Weird Normalization Issues

Ovid on 2003-01-23T23:59:30

Creating a PostGresSQL Database and winding up with some unusual issues and I'm curious who else might have experience with this.

I'm building an inventory management system and we have three tables that I'm trying to figure out how to handle qw(customer country state). A country might have states, it might not. For a given customer's address, if their country does not have states/provinces (Monaco, perhaps?), what do I do? I can't insert a NULL value on a field with a foreign key constraint. I suppose I can create a blank field in the state table and reference that, but then I'm treating this field as "special" and I'm concerned that I'll need to hardcode that ID into my application. How is this usually handled where either one needs to have an FK constraint or NULL?

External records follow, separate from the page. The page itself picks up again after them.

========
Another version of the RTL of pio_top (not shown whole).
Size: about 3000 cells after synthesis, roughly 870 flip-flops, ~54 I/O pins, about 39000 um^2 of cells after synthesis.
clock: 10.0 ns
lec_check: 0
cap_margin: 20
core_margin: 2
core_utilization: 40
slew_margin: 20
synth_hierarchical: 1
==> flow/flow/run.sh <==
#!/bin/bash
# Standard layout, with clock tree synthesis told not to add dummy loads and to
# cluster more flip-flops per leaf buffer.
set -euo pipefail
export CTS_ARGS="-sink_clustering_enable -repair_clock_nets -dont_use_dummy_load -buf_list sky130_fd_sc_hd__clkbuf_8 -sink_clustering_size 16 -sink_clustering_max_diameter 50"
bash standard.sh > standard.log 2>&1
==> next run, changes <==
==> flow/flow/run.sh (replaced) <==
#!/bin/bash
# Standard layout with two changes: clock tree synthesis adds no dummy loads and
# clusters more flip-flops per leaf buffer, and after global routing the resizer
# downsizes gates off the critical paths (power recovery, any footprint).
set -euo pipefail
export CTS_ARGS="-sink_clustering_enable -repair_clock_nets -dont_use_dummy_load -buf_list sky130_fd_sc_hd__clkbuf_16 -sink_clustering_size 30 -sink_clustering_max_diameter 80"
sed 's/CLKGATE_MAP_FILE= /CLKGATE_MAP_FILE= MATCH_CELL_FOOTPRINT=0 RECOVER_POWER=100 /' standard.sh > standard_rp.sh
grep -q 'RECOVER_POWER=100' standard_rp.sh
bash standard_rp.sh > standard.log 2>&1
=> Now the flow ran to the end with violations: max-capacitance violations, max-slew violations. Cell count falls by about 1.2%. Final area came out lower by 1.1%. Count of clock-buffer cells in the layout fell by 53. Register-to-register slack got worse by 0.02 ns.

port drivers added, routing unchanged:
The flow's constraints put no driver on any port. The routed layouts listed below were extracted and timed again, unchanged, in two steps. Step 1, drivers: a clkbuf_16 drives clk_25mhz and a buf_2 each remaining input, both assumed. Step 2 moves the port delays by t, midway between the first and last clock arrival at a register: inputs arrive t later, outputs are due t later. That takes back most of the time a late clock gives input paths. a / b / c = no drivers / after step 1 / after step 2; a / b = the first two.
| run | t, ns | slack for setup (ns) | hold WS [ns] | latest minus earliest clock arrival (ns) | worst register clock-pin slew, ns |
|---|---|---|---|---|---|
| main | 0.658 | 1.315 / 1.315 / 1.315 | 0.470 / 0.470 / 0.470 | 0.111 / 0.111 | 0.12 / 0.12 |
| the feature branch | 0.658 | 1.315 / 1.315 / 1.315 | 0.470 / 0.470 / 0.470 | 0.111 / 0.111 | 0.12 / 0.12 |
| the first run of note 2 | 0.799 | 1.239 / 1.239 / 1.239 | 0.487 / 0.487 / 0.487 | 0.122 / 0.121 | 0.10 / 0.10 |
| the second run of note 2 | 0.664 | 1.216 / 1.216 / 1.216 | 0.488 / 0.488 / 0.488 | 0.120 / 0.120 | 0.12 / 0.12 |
Source: an optimization exercise on an open RTL-to-GDS flow (aim: small area, a short achievable clock period and few clock cycles per item). Production flows keep margins and buffers that such runs may drop. At most, simulation tests tie the RTL to the original design; equivalence was not proved. The RTL of runs 1 to 3 and 5 to 7 was laid out without a check of its function. Power figures rest on the tool's default switching activity, not on a simulated workload.

==> flow/design.v <==
package bmru_pkg;
    localparam int MAP_BITS_DEFAULT = 2048;
    localparam int CMD_W   = 3;
    localparam int START_W = 12;
    localparam int COUNT_W = 13;
    localparam int POS_W   = 13;
    localparam int WORD_W  = 32;
    localparam int BIT_W   = 5;
    typedef enum logic [CMD_W-1:0] {
        CMD_TEST      = 3'd0,
        CMD_SET       = 3'd1,
        CMD_CLEAR     = 3'd2,
        CMD_TEST_CLR  = 3'd3,
        CMD_FIND_ZERO = 3'd4,
        CMD_FIND_SET  = 3'd5
    } cmd_t;
    function automatic logic [BIT_W-1:0] lowest_set(input logic [WORD_W-1:0] x);
        logic [WORD_W-1:0] y;
        logic [BIT_W-1:0]  idx;
        y   = x & (~x + WORD_W'(1));
        idx = '0;
        for (int j = 0; j < WORD_W; j++)
        begin
            if (y[j])
            begin
                idx = idx | BIT_W'(j);
            end
        end
        lowest_set = idx;
    endfunction
endpackage
module bmru_ram #(
    parameter int WIDTH = 32,
    parameter int DEPTH = 128,
    parameter int AW = (DEPTH > 1) ? $clog2(DEPTH) : 1
) (
    input  logic             clk,
    input  logic             we,
    input  logic [AW-1:0]    waddr,
    input  logic [WIDTH-1:0] wdata,
    input  logic [AW-1:0]    raddr,
    output logic [WIDTH-1:0] rdata
);
    logic [WIDTH-1:0] mem [DEPTH];
    always_ff @(posedge clk)
    begin
        if (we)
        begin
            mem[waddr] <= wdata;
        end
        rdata <= mem[raddr];
    end
endmodule
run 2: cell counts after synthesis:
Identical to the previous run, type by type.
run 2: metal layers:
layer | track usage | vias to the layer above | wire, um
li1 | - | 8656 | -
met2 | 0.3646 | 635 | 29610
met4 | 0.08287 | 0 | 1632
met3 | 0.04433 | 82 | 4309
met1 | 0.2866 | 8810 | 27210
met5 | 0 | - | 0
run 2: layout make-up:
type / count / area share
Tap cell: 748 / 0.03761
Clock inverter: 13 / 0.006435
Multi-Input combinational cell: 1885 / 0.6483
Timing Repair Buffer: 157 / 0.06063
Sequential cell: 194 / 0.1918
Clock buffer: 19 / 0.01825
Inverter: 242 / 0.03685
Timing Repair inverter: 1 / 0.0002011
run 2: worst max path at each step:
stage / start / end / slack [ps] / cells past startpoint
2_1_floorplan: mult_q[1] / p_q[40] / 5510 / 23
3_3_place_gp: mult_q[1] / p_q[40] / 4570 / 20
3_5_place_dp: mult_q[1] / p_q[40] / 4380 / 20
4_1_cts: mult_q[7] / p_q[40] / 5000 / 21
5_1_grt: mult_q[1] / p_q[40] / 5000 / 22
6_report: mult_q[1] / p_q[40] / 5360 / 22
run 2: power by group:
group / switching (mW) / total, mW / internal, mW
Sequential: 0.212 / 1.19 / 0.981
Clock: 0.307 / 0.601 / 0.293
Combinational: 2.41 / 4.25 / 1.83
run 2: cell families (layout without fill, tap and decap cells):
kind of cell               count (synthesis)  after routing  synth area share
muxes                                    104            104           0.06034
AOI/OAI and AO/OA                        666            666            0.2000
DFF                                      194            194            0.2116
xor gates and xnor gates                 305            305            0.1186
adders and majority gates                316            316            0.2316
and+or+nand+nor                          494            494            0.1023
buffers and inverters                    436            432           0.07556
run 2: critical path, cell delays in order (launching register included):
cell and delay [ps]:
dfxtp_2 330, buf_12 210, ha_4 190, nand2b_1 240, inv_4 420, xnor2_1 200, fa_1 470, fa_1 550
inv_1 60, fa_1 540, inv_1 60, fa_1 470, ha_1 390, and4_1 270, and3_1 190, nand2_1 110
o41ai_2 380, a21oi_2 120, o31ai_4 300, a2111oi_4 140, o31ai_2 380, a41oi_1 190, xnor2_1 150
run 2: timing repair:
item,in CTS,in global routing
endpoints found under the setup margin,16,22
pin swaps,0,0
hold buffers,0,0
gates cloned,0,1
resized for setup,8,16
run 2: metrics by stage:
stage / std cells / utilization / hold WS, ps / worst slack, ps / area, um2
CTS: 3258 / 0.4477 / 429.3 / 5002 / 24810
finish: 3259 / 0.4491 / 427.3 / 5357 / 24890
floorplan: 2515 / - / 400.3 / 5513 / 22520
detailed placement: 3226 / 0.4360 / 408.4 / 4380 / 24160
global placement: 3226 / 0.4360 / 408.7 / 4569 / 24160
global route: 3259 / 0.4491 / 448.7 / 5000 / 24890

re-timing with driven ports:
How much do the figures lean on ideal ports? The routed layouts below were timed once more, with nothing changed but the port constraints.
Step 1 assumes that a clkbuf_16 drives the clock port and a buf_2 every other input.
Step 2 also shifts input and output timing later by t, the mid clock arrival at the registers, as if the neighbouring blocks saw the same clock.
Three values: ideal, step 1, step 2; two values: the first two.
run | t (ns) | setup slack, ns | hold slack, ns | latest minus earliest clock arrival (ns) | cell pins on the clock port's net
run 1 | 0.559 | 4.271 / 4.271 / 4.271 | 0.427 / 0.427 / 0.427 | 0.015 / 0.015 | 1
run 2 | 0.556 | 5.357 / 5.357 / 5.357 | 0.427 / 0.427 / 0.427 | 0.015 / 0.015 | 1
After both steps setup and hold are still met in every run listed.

I've also realized that for a given customer, there's no way to stop the database from having a state of "California" and a country of "France." The interface doesn't allow this to occur, but that doesn't guarantee that future bugs won't occur. I suspect a mistake in my database design, but for the life of me, I can't figure out what I might have done wrong. Or it's possible that this is simply a situation that has to be handled on the application level :(


Foreign Keys

runrig on 2003-01-24T01:07:45

Depending on how the constraint is set up in the create table clause, foreign keys can be null. They need to exist in the other table if they are non-null. See the create table statement in the PostgreSQL docs[postgresql.org].

Re:Foreign Keys

Ovid on 2003-01-24T01:13:34

From what I can figure out, I apparently had NOT NULL on my column definition. That threw me off.

What I'm probably going to do is pull the reference to the country out of the customer table and use the state to look it up. However, this means we can't have NULL states, so I'll have to create "blank" states that refer back to the country. It's ugly, but this seems to be the cleanest way.

Re:Foreign Keys

runrig on 2003-01-24T01:22:44

Looking again at the docs, 'MATCH PARTIAL' is not implemented yet, so you still have your California/France problem. Otherwise you would be able to have one constraint on country and another on a country/state combination.

So broken but ...

autarch on 2003-01-24T01:21:42

Postgres, like all SQL DBMS's, is very broken, but here's the "perfect world" version (where Postgres is actually a real relational DB. haha). You can probably extrapolate to an approximate real world version from here ;)
Customer
  -----------
  customer_id   integer,
  name          text,
  country_id    integer,
  state_id      integer,
Actually, those integers should be separate data types, but Postgres doesn't really support that. Moving on:
Country
  -----------
  country_id    integer,
  name          text
 
  State
  -----------
  state_id      integer,
  name          text
 
  ValidCountryState
  -----------
  country_id    integer,
  state_id      integer
Now let's assume that you have a state entry named "" (0-length string). This will be the valid state for all countries without states.

Then you need a constraint along the lines of
EXISTS
( SELECT country_id
  FROM ValidCountryState AS VCS, Customer AS C
  WHERE VCS.country_id = C.country_id
    AND VCS.state_id = C.state_id )
Of course, Postgres doesn't actually support database-wide constraints. I think you may be able to fake this with a trigger or something, or you could (ick) check it programatically before inserts and updates.

This isn't too terrible a solution, and it doesn't even require NULLs (which are at best avoided, and at worst a huge big disaster).

BTW, This doesn't have anything to do with normalization. "Normalization" is not the same thing as "integrity", though a normalized database is a good first step towards ensuring data integrity.